──────── Dataset content ────────

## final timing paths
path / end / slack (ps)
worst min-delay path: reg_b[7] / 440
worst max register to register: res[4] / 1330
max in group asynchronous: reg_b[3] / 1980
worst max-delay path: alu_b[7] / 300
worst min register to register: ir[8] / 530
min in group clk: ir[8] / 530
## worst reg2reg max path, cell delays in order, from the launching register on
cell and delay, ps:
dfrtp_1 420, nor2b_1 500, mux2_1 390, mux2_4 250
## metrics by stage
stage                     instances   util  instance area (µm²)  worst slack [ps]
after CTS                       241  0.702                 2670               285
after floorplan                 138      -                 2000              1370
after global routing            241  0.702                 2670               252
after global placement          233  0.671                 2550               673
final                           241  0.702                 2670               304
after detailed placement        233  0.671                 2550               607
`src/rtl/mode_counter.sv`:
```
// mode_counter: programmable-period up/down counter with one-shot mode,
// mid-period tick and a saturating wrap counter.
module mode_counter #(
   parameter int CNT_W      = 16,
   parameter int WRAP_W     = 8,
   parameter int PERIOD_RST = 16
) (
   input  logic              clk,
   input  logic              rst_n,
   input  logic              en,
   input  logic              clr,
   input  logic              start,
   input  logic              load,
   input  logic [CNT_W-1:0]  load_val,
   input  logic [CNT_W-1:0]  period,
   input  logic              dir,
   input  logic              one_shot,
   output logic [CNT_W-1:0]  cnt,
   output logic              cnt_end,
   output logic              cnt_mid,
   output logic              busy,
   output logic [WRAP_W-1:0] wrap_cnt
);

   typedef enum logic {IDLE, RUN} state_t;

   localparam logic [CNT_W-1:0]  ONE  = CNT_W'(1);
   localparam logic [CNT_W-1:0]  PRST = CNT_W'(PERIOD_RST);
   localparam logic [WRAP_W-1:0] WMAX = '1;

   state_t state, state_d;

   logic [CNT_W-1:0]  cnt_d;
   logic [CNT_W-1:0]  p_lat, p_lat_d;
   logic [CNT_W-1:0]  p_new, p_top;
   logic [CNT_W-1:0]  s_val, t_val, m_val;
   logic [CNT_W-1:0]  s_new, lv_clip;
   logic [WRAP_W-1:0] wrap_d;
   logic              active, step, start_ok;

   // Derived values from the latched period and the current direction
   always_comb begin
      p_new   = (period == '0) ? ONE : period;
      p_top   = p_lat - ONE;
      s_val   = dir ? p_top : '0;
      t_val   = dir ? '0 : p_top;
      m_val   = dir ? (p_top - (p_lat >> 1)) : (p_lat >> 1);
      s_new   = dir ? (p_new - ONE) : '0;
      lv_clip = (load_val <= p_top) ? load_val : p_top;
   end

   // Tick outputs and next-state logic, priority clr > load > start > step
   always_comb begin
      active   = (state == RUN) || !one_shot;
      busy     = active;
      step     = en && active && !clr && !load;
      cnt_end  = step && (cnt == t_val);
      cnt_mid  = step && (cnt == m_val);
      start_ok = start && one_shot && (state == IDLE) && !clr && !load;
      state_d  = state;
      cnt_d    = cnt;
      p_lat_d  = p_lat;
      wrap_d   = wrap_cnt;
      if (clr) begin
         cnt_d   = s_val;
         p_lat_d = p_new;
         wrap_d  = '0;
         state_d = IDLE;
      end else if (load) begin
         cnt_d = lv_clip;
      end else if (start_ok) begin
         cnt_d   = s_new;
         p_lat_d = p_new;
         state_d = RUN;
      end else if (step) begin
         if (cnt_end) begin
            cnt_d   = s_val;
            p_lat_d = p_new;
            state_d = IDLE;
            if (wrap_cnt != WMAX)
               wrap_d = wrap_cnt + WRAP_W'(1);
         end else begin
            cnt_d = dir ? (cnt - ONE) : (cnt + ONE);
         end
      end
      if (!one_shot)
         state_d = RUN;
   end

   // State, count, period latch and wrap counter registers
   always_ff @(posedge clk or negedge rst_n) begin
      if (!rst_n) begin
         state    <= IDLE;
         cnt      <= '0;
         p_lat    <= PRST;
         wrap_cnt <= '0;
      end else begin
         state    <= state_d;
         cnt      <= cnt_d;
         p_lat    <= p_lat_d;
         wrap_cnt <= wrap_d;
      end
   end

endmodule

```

────────
──────── Dataset content ────────

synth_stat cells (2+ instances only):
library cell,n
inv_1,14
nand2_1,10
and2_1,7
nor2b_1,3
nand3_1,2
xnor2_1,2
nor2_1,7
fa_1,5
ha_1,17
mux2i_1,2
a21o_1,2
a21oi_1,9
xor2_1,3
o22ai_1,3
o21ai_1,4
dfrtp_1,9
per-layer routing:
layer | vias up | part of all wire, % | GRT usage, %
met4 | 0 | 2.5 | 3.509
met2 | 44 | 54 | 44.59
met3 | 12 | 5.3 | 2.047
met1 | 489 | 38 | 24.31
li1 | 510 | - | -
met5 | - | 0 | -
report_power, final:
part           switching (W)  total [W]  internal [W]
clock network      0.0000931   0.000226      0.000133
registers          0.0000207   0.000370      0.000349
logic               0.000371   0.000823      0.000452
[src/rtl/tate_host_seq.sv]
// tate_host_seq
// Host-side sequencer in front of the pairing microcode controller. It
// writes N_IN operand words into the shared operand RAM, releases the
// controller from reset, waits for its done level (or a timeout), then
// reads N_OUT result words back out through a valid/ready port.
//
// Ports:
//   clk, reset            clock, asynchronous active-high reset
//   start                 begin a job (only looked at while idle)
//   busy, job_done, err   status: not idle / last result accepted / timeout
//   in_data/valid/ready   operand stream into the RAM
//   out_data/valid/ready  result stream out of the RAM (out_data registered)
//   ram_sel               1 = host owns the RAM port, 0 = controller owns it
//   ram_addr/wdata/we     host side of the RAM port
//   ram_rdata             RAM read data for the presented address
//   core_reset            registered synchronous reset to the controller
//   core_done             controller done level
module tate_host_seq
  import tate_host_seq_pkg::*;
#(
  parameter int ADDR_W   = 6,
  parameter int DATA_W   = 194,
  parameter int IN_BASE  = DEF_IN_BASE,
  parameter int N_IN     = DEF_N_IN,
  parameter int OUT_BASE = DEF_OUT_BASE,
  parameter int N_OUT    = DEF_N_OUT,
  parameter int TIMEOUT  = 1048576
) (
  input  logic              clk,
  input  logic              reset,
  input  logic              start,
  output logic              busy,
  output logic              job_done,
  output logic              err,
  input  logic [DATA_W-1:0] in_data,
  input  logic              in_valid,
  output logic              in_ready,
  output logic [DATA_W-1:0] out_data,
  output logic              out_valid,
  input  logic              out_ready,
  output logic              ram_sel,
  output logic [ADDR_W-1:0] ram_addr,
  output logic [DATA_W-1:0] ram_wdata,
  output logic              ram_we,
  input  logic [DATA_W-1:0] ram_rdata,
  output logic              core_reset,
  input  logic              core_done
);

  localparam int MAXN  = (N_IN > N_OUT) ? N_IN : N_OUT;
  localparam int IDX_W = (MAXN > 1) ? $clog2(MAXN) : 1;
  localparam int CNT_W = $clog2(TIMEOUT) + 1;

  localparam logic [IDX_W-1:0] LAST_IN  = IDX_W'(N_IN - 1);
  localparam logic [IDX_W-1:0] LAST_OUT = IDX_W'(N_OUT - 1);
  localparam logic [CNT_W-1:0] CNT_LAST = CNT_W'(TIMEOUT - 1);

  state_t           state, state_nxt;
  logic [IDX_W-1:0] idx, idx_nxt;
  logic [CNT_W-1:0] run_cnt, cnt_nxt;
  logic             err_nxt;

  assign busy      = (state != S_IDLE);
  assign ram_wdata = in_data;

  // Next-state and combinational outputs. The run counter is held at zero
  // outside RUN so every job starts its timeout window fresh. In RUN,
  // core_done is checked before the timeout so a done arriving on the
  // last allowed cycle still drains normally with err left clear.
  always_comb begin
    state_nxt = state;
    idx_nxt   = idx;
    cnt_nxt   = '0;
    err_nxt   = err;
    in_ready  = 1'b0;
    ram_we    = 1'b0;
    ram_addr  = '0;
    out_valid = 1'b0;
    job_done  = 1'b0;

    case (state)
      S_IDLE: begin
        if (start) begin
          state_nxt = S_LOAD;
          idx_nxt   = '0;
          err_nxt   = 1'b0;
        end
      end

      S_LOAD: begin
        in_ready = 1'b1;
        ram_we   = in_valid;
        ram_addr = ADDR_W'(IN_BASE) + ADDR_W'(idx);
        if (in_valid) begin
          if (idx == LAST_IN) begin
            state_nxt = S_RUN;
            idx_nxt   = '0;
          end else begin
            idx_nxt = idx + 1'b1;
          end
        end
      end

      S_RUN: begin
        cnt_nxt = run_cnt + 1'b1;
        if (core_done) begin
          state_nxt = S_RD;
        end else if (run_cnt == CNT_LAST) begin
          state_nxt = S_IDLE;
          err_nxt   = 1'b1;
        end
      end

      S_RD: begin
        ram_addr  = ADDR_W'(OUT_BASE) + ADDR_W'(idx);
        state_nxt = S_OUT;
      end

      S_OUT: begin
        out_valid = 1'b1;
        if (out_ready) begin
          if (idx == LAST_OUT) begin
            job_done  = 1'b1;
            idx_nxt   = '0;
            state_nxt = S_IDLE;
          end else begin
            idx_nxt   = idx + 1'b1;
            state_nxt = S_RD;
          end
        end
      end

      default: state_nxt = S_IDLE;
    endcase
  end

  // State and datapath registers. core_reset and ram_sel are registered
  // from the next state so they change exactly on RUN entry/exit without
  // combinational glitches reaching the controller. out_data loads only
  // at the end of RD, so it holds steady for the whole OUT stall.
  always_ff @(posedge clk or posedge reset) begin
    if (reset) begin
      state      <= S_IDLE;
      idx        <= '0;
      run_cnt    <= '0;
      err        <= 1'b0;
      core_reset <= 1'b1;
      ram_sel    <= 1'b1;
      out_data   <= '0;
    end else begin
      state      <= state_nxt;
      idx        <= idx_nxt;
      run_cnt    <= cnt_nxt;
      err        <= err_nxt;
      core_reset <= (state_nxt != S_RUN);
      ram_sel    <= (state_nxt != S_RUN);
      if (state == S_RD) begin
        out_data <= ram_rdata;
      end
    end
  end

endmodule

────────

Work request >>
Write out every line from the entries where "final" appears.

Your solution >>
## final timing paths
final                           241  0.702                 2670               304
report_power, final:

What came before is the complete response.